Australian chemical engineer and emeritus professor

Mark Sebastian Wainwright is an Australian chemical engineer and emeritus professor of the University of New South Wales, and institutional leader within the Australian academic and technological sectors. He served as seventh vice chancellor and president of the UNSW from 2004 to 2006. In 2007 he was awarded an honorary doctorate of science by the University of New South Wales. He was born 20 Oct.,1943.

== Education ==
Wainwright obtained BAppSc degrees in Applied Chemistry and in Applied Science from the University of Adelaide/South Australia Institute of Technology in 1966 and 1967, respectively. His postgraduate degrees include MAppSc in Chemical Engineering from the University of Adelaide in 1969, PhD in Chemical Engineering from McMaster University (Hamilton, Ontario, Canada) in 1974, and a DSc by research from the University of South Australia in 2003.

== Career ==
Wainwright began a teaching career as a tutor demonstrator while being a part-time graduate student at SAIT (1967–1969), and McMaster University. Once a doctor in 1974, he became a faculty member at the University of New South Wales, where he remained continuously until his retirement from the institution in 2006. His career at UNSW included successive positions as lecturer in industrial chemistry at the School of Chemical Technology (1977–1980), associate professor (1981–1988), professor/departmental head of chemical engineering (1989–1991), dean of the faculty of engineering (1991–2000), pro-vice-chancellor (1998–2000), deputy vice chancellor, vice chancellor, and president (2004–2006).

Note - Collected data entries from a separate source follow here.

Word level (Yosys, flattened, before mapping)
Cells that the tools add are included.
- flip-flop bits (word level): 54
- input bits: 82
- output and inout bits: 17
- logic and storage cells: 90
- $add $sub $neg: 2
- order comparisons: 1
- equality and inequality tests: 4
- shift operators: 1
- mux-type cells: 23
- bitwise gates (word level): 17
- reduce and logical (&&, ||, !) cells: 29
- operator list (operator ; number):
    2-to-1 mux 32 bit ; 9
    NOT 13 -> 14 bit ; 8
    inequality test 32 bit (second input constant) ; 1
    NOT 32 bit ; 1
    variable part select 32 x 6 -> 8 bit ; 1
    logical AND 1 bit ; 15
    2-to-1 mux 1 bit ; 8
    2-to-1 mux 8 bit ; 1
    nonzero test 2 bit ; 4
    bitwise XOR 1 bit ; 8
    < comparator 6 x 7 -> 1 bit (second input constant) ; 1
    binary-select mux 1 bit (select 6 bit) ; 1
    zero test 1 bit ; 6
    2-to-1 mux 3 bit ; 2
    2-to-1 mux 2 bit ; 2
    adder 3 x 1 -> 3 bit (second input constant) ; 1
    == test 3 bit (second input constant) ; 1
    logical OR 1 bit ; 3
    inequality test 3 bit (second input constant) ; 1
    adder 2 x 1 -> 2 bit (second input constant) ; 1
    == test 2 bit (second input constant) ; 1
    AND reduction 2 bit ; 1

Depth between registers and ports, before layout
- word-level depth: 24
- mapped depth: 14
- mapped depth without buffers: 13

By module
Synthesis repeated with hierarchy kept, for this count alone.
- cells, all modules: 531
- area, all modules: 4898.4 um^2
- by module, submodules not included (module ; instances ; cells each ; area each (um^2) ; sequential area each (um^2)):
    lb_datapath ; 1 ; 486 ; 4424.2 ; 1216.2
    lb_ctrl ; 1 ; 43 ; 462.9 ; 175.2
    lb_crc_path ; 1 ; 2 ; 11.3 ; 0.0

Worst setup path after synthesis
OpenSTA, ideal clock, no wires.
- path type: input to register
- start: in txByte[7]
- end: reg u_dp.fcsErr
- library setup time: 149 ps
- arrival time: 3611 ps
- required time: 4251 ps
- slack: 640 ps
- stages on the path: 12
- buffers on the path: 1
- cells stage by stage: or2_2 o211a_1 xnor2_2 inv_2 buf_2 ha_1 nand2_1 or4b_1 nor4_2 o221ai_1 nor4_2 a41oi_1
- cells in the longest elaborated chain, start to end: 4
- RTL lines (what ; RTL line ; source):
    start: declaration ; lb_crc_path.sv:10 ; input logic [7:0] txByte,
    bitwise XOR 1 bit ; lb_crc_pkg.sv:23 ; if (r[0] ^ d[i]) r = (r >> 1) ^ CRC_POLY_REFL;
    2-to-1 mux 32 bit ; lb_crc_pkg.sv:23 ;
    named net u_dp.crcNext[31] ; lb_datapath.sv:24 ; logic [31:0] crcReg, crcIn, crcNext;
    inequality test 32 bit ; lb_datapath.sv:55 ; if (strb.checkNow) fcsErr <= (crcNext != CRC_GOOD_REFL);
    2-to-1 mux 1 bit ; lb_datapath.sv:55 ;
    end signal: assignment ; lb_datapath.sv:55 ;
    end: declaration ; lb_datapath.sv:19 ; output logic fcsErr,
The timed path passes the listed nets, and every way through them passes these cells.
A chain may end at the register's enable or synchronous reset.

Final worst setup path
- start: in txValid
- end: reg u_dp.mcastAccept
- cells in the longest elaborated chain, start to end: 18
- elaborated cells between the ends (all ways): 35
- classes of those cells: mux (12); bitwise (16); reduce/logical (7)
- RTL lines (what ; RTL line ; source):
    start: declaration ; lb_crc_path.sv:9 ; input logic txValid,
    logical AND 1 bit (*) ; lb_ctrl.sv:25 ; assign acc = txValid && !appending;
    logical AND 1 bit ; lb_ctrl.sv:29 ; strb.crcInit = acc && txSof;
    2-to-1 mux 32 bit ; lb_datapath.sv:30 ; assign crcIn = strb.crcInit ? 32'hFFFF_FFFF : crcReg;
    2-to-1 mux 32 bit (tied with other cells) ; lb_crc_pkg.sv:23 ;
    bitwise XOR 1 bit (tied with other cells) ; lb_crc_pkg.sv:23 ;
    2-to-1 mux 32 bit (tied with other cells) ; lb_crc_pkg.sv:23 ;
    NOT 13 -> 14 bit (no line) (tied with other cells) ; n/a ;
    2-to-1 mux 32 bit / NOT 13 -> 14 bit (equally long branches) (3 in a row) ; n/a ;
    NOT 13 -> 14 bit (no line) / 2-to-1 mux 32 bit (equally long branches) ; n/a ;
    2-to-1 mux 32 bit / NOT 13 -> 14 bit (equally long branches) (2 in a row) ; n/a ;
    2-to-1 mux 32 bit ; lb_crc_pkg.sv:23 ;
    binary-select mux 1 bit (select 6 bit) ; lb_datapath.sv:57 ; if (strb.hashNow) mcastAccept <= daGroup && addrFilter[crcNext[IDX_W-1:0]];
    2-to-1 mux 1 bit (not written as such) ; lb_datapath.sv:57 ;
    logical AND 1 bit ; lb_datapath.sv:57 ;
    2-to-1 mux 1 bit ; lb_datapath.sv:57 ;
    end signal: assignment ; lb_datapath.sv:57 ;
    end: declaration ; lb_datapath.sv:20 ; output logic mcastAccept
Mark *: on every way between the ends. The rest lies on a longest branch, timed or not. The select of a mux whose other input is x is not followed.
$ cat src/rtl/dac_fe_pkg.sv
package dac_fe_pkg;

  // Bit positions inside the packed control-pin vector
  localparam int unsigned PIN_CS   = 0;
  localparam int unsigned PIN_WR   = 1;
  localparam int unsigned PIN_CHAN = 2;
  localparam int unsigned PIN_LOAD = 3;
  localparam int unsigned PIN_CLR  = 4;
  localparam int unsigned PIN_PD   = 5;
  localparam int unsigned PIN_CNT  = 6;

  // Idle levels: all strobes high, channel select low
  localparam logic [PIN_CNT-1:0] PIN_IDLE = 6'b111011;

  // A level that was high and is now low
  function automatic logic fell_edge(input logic prev_lvl, input logic now_lvl);
    return prev_lvl && !now_lvl;
  endfunction

  // Write condition active: select and strobe both low
  function automatic logic wr_active(input logic cs_lvl, input logic wr_lvl);
    return !cs_lvl && !wr_lvl;
  endfunction

  // Write completes when the condition goes from active to inactive
  function automatic logic wr_release(input logic act_prev, input logic act_now);
    return act_prev && !act_now;
  endfunction

endpackage

$ cat src/rtl/pin_sync.sv
module pin_sync #(
  parameter int unsigned W       = 1,
  parameter int unsigned STAGES  = 2,
  parameter logic [W-1:0] RST_VAL = '0
) (
  input  logic         clk,
  input  logic         rst_n,
  input  logic [W-1:0] pin_in,
  output logic [W-1:0] lvl_now,
  output logic [W-1:0] lvl_prev
);
  // STAGES synchroniser flops plus one history flop for edge detection
  localparam int unsigned DEPTH = STAGES + 1;

  logic [W-1:0] chain [DEPTH];

  always_ff @(posedge clk or negedge rst_n) begin
    if (!rst_n) begin
      for (int i = 0; i < DEPTH; i++) chain[i] <= RST_VAL;
    end else begin
      chain[0] <= pin_in;
      for (int i = 1; i < DEPTH; i++) chain[i] <= chain[i-1];
    end
  end

  assign lvl_now  = chain[STAGES-1];
  assign lvl_prev = chain[STAGES];

endmodule

$ cat src/rtl/dac_fe_ctrl.sv
module dac_fe_ctrl
  import dac_fe_pkg::*;
#(
  parameter int unsigned DW  = 8,
  parameter int unsigned NCH = 2
) (
  input  logic               clk,
  input  logic               rst_n,
  input  logic [PIN_CNT-1:0] pins_now,
  input  logic [PIN_CNT-1:0] pins_prev,
  input  logic [DW-1:0]      data_prev,
  output logic [NCH-1:0]     wr_hit,
  output logic [DW-1:0]      wr_data,
  output logic               auto_upd,
  output logic               sim_upd,
  output logic               clr_act,
  output logic               transparent,
  output logic               pd_flag
);
  localparam int unsigned CHW = (NCH > 1) ? $clog2(NCH) : 1;

  logic act_now, act_prev, wr_evt;
  logic [CHW-1:0] wr_chan;

  assign act_now  = wr_active(pins_now[PIN_CS],  pins_now[PIN_WR]);
  assign act_prev = wr_active(pins_prev[PIN_CS], pins_prev[PIN_WR]);
  assign wr_evt   = wr_release(act_prev, act_now);

  // Data, channel and load level come from the last sample inside the write
  assign wr_chan  = CHW'(pins_prev[PIN_CHAN]);
  assign wr_data  = data_prev;
  assign auto_upd = !pins_prev[PIN_LOAD];

  assign clr_act  = !pins_now[PIN_CLR];
  assign sim_upd  = fell_edge(pins_prev[PIN_LOAD], pins_now[PIN_LOAD]) && !clr_act;
  assign pd_flag  = !pins_now[PIN_PD];

  for (genvar c = 0; c < NCH; c++) begin : g_hit
    assign wr_hit[c] = wr_evt && (wr_chan == CHW'(c));
  end

  // Power-on transparent state, left for good on the first completed write
  always_ff @(posedge clk or negedge rst_n) begin
    if (!rst_n)      transparent <= 1'b1;
    else if (wr_evt) transparent <= 1'b0;
  end

  p_por_once_r8: assert property (@(posedge clk) disable iff (!rst_n)
    !transparent |=> !transparent);

  p_hit_needs_write_r13: assert property (@(posedge clk) disable iff (!rst_n)
    (|wr_hit) |-> !pins_prev[PIN_CS]);

endmodule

His research fields have included studies on applied catalysis, reaction engineering, mineral processing, adsorption processes in pollution abatement and gas and liquid chromatography. His research papers are often cited by reference books on organic reaction catalysis, solid catalysts, and heterogeneous catalysis.

As an institutional leader, he chaired of the National Computational Infrastructure Advisory Board from 2007 to 2015.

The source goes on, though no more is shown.